TASK GOAL »
An acceptable answer contains each line of the material, unchanged.

GIVEN ENTRIES »
--- START ---
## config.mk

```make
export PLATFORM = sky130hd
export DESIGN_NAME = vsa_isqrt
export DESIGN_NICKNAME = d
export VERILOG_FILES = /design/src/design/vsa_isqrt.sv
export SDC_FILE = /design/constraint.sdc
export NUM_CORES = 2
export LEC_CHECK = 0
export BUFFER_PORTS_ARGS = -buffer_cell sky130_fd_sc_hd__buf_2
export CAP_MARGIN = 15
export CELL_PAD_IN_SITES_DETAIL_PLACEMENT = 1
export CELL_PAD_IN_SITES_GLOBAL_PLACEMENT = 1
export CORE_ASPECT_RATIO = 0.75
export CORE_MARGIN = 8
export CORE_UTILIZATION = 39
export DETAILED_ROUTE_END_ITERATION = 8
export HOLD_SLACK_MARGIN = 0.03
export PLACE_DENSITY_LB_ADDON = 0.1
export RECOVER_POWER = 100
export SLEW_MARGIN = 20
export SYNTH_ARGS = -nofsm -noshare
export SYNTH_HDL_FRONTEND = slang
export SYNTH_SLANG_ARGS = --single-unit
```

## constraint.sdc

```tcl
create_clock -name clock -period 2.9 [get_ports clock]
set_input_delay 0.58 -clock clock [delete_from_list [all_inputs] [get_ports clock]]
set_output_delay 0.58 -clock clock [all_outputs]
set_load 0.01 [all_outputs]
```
--- END ---
FINISHED EXERCISE »
## config.mk

```make
export PLATFORM = sky130hd
export DESIGN_NAME = vsa_isqrt
export DESIGN_NICKNAME = d
export VERILOG_FILES = /design/src/design/vsa_isqrt.sv
export SDC_FILE = /design/constraint.sdc
export NUM_CORES = 2
export LEC_CHECK = 0
export BUFFER_PORTS_ARGS = -buffer_cell sky130_fd_sc_hd__buf_2
export CAP_MARGIN = 15
export CELL_PAD_IN_SITES_DETAIL_PLACEMENT = 1
export CELL_PAD_IN_SITES_GLOBAL_PLACEMENT = 1
export CORE_ASPECT_RATIO = 0.75
export CORE_MARGIN = 8
export CORE_UTILIZATION = 39
export DETAILED_ROUTE_END_ITERATION = 8
export HOLD_SLACK_MARGIN = 0.03
export PLACE_DENSITY_LB_ADDON = 0.1
export RECOVER_POWER = 100
export SLEW_MARGIN = 20
export SYNTH_ARGS = -nofsm -noshare
export SYNTH_HDL_FRONTEND = slang
export SYNTH_SLANG_ARGS = --single-unit
```

## constraint.sdc

```tcl
create_clock -name clock -period 2.9 [get_ports clock]
set_input_delay 0.58 -clock clock [delete_from_list [all_inputs] [get_ports clock]]
set_output_delay 0.58 -clock clock [all_outputs]
set_load 0.01 [all_outputs]
```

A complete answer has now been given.